Look below for the lines from the one with "--- a/src/rtl/player_collision_pkg.sv" to the one with "RTL change against", and copy exactly those lines, both ends included.

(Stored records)
»»
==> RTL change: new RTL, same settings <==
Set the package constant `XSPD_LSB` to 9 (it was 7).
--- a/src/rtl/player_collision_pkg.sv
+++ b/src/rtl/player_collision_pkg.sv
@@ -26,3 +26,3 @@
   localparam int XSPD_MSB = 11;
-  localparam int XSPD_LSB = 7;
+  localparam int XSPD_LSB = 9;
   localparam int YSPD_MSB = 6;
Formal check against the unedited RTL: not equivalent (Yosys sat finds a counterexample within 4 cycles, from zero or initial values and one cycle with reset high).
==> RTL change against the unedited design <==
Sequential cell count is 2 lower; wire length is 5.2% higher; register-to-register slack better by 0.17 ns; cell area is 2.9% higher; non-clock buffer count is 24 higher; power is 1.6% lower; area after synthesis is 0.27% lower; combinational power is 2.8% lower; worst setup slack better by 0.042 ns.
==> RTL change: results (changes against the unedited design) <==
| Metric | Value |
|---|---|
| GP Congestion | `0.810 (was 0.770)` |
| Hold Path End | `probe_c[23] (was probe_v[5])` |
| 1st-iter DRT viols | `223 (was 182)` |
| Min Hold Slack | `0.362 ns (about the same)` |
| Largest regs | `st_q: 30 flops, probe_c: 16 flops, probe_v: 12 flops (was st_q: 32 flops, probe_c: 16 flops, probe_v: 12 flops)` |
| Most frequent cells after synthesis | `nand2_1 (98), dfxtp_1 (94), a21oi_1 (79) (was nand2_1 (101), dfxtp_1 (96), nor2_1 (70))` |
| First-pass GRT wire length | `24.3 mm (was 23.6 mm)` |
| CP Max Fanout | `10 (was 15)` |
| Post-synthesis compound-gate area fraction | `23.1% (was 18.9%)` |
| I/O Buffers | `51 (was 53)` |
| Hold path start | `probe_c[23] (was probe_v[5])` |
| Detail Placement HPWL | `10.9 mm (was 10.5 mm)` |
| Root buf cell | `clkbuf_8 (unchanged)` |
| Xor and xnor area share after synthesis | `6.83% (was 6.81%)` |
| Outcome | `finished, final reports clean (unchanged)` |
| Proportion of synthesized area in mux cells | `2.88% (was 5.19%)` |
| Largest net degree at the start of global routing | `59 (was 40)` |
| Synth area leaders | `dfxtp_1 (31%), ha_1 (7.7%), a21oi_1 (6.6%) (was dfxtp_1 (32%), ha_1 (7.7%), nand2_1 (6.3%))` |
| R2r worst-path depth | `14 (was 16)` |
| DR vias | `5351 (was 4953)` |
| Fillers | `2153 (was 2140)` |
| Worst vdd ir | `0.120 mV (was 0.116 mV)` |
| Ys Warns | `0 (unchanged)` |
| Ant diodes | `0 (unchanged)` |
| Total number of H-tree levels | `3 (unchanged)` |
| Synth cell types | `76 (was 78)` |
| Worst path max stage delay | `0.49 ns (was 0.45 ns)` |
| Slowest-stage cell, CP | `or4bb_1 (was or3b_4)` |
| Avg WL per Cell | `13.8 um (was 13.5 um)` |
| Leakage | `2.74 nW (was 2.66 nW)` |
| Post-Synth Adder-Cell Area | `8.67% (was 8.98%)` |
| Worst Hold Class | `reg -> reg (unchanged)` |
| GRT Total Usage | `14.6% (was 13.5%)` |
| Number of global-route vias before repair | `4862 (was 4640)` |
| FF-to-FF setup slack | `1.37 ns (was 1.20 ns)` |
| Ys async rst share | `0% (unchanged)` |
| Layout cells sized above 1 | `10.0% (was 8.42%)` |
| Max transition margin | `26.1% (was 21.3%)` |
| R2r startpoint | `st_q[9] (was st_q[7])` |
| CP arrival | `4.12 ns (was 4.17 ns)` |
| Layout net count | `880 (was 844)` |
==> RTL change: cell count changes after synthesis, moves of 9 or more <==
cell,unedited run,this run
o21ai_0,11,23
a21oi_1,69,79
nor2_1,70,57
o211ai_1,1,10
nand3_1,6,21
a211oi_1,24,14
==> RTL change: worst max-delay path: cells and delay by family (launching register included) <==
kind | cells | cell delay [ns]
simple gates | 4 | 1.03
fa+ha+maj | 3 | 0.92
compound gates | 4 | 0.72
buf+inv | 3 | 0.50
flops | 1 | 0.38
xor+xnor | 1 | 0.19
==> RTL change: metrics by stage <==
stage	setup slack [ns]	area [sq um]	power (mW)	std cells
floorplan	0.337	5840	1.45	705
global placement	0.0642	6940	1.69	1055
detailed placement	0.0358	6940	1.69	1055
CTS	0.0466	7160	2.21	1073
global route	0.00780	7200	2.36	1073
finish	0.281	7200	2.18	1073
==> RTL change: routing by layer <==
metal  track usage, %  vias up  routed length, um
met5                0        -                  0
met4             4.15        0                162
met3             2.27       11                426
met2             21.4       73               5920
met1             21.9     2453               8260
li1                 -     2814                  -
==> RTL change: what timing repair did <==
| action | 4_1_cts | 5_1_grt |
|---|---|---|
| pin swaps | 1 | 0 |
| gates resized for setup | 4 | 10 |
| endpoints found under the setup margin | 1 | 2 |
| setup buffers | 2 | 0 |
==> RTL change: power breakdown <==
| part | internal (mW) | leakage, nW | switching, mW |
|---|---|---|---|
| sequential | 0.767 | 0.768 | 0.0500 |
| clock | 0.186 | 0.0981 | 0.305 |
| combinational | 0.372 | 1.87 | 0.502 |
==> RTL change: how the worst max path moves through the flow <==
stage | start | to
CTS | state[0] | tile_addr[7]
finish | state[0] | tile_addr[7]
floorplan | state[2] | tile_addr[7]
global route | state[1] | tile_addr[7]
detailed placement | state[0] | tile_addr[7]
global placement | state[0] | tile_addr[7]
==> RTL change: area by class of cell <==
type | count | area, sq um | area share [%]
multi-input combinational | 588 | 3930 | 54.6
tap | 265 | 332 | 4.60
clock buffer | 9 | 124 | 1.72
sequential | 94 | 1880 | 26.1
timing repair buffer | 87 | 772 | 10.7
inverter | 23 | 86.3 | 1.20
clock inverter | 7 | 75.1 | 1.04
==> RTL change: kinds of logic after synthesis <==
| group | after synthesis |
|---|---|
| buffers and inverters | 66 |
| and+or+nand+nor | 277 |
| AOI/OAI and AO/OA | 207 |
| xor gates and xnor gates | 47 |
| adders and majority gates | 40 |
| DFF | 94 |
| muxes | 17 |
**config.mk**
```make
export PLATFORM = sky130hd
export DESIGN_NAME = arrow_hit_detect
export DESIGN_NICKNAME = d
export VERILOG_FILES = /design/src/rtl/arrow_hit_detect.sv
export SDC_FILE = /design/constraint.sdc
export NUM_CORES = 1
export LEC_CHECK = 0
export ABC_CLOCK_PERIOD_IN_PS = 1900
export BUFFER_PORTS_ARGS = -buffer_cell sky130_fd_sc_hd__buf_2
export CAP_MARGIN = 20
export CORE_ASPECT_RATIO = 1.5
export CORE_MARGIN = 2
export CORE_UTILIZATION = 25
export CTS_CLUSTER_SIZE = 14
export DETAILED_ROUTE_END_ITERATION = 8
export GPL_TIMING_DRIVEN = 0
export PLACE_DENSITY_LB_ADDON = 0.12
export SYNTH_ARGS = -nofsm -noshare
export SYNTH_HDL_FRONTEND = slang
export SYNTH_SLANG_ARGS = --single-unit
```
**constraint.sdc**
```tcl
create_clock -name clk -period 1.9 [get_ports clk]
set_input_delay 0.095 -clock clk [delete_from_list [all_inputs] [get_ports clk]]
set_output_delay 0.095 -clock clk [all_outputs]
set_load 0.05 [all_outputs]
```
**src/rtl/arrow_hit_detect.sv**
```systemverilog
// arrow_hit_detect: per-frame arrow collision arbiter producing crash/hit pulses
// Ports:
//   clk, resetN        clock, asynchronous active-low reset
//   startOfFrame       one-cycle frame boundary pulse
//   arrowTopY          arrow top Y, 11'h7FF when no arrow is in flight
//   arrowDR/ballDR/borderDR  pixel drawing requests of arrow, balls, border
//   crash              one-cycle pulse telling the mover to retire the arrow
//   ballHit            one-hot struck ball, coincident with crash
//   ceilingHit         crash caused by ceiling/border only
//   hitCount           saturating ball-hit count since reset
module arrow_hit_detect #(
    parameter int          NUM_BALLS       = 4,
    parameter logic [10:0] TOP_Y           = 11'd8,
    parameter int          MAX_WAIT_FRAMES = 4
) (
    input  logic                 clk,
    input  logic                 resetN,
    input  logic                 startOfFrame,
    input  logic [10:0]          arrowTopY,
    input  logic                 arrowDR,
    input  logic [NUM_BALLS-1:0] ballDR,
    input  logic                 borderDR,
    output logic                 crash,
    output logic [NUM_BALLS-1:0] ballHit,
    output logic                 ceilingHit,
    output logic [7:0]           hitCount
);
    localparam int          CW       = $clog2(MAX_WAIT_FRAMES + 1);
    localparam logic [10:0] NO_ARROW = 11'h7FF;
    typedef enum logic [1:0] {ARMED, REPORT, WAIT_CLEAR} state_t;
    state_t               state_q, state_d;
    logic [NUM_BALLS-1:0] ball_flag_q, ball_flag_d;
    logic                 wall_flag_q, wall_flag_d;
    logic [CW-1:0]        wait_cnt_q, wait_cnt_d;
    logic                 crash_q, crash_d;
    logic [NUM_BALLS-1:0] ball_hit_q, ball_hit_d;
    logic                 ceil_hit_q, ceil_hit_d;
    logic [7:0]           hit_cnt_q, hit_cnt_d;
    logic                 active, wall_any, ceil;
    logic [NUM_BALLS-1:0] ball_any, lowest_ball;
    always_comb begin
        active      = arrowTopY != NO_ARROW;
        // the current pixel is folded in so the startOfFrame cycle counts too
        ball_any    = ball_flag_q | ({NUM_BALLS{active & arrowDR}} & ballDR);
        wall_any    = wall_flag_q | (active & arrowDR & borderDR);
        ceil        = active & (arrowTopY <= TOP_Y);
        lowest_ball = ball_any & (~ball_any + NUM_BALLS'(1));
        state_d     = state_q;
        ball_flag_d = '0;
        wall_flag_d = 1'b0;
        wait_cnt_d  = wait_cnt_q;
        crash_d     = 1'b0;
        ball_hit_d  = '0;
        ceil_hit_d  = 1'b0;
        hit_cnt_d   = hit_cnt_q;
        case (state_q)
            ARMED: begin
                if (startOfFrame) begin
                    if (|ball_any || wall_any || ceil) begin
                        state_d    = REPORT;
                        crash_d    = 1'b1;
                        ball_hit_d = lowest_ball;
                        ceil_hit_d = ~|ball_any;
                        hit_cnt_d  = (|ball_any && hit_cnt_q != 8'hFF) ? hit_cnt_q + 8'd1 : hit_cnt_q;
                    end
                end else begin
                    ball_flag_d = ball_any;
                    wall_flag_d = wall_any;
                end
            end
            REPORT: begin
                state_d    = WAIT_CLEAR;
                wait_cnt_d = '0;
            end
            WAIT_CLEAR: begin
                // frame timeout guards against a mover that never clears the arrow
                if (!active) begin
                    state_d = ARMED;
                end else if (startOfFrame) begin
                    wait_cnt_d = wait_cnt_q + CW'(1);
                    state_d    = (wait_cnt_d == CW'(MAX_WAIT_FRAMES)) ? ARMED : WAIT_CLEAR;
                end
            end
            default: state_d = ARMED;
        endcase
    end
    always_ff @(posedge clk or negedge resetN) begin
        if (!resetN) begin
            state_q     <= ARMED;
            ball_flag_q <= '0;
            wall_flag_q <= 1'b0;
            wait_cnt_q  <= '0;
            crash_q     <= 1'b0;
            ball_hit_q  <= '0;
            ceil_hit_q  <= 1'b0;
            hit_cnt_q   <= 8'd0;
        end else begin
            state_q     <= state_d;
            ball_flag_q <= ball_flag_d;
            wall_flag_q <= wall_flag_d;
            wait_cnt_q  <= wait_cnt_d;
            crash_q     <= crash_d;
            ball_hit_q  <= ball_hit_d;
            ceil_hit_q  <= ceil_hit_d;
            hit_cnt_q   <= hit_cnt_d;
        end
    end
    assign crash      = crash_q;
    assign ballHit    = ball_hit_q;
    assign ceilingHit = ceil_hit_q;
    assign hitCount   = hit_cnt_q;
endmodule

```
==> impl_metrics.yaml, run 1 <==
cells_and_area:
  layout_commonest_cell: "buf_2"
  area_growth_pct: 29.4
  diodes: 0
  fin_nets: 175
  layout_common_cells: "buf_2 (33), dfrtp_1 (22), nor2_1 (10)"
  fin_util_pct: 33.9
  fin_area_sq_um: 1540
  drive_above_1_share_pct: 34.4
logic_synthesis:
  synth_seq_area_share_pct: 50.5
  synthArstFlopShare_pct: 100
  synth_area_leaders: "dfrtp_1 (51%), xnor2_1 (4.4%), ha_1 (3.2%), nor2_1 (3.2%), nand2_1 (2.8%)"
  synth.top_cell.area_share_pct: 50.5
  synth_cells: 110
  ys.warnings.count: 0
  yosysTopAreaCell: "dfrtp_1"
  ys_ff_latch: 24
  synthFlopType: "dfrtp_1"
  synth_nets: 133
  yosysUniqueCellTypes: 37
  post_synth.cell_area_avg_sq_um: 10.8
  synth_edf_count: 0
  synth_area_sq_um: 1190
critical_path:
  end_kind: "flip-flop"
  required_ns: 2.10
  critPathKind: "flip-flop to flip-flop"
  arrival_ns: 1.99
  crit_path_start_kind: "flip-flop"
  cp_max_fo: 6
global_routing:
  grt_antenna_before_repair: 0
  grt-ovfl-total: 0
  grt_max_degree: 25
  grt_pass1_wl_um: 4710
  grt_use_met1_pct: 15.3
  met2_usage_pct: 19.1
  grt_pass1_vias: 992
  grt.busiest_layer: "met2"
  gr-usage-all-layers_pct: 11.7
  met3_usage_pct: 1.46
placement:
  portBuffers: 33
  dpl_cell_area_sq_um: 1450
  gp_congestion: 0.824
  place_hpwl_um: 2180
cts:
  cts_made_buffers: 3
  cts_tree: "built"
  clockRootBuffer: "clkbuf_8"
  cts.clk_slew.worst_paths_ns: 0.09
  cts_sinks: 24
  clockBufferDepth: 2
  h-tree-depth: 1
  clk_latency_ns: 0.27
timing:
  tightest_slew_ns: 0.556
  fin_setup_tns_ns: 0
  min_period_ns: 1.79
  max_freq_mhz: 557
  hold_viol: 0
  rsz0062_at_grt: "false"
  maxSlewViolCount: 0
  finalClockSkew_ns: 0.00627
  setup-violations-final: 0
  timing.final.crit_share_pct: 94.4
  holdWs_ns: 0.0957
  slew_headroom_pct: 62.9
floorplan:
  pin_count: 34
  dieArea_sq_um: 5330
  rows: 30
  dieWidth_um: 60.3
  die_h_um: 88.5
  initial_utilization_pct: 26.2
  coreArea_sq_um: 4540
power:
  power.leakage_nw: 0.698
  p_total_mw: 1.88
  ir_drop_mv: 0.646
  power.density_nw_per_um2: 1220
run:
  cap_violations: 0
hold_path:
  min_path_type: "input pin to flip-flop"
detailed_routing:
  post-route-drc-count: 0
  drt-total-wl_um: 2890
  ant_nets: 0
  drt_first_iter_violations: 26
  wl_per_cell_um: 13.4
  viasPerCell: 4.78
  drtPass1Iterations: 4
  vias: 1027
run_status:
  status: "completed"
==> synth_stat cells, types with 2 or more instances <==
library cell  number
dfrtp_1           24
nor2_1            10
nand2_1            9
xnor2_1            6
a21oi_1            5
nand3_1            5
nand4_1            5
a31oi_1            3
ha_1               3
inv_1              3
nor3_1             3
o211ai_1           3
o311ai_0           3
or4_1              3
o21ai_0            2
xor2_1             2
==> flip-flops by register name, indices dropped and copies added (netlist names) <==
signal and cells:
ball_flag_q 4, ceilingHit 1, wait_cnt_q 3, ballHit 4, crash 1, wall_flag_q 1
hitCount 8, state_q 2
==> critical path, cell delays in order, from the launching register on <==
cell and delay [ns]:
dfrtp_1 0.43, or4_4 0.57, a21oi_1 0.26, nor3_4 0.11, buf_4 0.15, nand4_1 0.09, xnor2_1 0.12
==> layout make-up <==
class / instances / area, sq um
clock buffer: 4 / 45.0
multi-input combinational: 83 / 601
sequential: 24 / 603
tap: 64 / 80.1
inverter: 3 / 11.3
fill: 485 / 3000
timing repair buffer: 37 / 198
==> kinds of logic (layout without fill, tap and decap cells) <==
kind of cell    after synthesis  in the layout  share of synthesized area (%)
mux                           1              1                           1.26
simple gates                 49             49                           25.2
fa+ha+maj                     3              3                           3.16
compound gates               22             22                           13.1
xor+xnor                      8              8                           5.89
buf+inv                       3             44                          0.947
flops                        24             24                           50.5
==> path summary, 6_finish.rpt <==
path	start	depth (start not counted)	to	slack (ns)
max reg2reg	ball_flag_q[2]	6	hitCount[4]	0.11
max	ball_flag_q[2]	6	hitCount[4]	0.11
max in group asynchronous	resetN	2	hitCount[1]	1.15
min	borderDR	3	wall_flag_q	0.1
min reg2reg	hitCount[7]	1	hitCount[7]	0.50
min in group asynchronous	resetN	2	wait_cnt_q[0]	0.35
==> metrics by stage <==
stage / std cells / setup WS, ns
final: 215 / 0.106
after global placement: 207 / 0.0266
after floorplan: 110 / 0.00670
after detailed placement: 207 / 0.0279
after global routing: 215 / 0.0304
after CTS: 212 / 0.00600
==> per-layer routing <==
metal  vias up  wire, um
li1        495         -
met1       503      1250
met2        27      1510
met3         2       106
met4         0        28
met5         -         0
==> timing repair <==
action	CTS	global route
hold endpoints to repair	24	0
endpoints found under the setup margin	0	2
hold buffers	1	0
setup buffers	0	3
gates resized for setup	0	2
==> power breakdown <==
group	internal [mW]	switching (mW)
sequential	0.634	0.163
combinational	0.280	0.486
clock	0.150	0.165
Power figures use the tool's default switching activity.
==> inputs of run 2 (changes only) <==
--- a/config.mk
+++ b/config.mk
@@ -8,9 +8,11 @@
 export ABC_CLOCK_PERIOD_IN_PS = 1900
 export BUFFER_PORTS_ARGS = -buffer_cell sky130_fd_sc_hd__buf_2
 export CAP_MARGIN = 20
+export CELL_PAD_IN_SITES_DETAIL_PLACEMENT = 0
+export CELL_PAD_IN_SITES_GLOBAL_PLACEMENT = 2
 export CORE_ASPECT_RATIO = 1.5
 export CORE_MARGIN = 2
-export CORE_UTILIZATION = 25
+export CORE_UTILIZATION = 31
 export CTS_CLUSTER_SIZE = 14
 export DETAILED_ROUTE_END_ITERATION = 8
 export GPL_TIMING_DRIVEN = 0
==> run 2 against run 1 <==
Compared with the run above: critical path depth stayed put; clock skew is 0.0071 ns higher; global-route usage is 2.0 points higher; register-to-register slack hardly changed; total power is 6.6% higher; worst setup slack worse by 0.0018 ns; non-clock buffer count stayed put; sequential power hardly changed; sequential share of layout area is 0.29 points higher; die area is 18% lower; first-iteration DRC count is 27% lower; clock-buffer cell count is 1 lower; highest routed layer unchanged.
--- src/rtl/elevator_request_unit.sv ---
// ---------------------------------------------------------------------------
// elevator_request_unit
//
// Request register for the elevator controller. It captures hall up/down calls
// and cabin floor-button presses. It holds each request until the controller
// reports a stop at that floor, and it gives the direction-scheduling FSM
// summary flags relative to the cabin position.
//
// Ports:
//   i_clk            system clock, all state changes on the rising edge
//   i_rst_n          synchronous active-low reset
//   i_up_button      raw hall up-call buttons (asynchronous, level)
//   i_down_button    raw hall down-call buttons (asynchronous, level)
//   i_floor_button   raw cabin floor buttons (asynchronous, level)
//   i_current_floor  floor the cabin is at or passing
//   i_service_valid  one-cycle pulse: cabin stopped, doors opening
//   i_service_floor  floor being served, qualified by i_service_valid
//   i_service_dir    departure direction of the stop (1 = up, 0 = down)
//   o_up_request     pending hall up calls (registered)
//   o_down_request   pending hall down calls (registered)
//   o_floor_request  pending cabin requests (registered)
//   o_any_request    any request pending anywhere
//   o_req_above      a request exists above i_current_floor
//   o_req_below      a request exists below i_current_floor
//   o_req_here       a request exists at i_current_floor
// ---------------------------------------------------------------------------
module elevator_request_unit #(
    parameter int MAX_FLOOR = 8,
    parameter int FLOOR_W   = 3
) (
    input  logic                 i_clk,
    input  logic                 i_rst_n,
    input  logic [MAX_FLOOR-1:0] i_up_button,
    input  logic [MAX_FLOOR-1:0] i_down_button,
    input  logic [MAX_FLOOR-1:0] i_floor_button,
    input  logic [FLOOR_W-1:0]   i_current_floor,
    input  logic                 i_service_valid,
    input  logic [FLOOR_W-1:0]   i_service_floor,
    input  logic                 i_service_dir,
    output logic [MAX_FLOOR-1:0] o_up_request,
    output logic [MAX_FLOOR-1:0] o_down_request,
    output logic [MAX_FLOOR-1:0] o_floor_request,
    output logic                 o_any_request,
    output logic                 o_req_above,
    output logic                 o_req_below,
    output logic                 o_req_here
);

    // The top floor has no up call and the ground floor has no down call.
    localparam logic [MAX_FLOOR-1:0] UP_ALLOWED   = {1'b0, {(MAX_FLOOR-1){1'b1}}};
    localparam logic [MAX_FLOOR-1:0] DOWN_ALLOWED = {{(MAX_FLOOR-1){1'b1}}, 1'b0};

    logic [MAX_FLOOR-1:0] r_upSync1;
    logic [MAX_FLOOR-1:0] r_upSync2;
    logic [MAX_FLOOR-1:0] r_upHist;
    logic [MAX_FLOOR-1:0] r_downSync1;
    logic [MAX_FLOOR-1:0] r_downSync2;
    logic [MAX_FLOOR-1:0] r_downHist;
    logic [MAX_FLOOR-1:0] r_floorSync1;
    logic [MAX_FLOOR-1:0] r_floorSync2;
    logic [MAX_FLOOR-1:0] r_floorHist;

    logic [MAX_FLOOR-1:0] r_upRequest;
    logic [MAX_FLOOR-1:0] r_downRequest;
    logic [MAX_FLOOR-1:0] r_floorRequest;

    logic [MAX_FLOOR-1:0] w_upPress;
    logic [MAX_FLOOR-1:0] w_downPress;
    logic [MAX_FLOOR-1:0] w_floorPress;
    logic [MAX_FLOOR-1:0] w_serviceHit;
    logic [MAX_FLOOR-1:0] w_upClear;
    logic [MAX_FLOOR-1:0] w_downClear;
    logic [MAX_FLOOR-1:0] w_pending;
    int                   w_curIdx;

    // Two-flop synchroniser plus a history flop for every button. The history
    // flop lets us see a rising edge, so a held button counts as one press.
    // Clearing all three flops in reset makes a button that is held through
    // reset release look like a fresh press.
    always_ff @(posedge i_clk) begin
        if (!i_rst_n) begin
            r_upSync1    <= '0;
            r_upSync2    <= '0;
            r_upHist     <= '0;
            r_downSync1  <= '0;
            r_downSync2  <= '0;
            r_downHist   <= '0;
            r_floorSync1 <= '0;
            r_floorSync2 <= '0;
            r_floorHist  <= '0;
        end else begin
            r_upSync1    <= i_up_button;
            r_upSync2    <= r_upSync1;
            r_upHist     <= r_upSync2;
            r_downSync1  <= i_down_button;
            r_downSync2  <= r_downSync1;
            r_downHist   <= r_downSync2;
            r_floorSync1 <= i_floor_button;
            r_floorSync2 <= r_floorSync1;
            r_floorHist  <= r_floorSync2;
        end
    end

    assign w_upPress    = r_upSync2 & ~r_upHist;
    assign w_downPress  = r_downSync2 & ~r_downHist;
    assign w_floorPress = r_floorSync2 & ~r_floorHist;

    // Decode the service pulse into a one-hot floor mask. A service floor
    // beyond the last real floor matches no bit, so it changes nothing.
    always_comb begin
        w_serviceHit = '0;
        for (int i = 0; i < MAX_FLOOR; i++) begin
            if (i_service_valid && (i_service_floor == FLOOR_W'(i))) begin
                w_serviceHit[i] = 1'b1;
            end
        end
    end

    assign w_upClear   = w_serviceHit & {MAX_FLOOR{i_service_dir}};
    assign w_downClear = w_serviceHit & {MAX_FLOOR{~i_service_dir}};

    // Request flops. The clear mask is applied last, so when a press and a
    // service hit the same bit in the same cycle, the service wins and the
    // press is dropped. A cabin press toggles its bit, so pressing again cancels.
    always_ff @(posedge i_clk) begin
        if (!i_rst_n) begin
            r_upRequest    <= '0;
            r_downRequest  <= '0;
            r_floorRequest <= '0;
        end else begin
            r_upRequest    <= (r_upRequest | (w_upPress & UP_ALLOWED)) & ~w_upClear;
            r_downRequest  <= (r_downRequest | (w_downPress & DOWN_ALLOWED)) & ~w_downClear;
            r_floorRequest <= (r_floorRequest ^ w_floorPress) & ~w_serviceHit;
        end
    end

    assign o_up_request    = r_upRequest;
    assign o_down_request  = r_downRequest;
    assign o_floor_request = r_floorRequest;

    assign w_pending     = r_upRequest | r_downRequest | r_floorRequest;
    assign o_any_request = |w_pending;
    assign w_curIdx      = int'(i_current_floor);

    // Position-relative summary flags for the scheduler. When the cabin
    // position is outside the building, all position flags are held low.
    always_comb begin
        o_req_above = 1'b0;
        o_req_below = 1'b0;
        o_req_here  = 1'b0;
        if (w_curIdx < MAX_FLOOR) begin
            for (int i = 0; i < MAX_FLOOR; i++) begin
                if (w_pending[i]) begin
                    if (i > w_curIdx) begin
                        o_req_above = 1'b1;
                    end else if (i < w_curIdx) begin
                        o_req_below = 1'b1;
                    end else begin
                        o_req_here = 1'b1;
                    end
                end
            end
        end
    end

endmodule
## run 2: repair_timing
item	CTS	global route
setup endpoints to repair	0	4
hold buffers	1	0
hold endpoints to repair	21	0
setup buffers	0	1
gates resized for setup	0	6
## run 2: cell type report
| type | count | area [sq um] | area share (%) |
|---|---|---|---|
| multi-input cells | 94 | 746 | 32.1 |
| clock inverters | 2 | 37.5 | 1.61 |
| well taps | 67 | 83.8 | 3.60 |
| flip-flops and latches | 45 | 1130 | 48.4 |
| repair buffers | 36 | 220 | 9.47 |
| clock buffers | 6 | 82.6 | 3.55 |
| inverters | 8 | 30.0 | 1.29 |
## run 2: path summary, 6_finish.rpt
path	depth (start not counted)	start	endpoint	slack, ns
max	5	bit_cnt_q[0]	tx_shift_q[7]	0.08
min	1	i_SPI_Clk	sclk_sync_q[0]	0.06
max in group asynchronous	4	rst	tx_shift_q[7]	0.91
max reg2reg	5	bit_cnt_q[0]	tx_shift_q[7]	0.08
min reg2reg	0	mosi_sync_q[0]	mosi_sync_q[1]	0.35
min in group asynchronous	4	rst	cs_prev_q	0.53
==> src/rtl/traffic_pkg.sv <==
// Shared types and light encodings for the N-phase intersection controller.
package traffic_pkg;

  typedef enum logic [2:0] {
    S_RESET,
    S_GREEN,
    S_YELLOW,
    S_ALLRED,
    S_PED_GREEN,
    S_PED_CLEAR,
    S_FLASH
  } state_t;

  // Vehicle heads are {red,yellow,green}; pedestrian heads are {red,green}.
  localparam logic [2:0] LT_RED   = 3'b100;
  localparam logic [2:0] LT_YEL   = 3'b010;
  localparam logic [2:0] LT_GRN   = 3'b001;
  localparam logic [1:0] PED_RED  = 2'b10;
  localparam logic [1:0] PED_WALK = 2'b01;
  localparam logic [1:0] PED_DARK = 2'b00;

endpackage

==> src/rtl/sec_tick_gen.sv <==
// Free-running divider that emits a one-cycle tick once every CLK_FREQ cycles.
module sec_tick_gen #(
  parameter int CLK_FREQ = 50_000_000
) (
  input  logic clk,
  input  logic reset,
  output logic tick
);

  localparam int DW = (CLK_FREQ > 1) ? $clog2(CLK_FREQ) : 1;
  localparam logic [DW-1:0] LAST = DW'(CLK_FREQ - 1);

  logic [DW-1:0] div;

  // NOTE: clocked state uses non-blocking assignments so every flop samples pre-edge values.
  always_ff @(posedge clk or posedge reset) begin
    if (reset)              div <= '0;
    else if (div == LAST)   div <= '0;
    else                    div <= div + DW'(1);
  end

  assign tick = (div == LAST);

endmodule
««
### [ANSWER FOR THE TASK]
--- a/src/rtl/player_collision_pkg.sv
+++ b/src/rtl/player_collision_pkg.sv
@@ -26,3 +26,3 @@
   localparam int XSPD_MSB = 11;
-  localparam int XSPD_LSB = 7;
+  localparam int XSPD_LSB = 9;
   localparam int YSPD_MSB = 6;
Formal check against the unedited RTL: not equivalent (Yosys sat finds a counterexample within 4 cycles, from zero or initial values and one cycle with reset high).
==> RTL change against the unedited design <==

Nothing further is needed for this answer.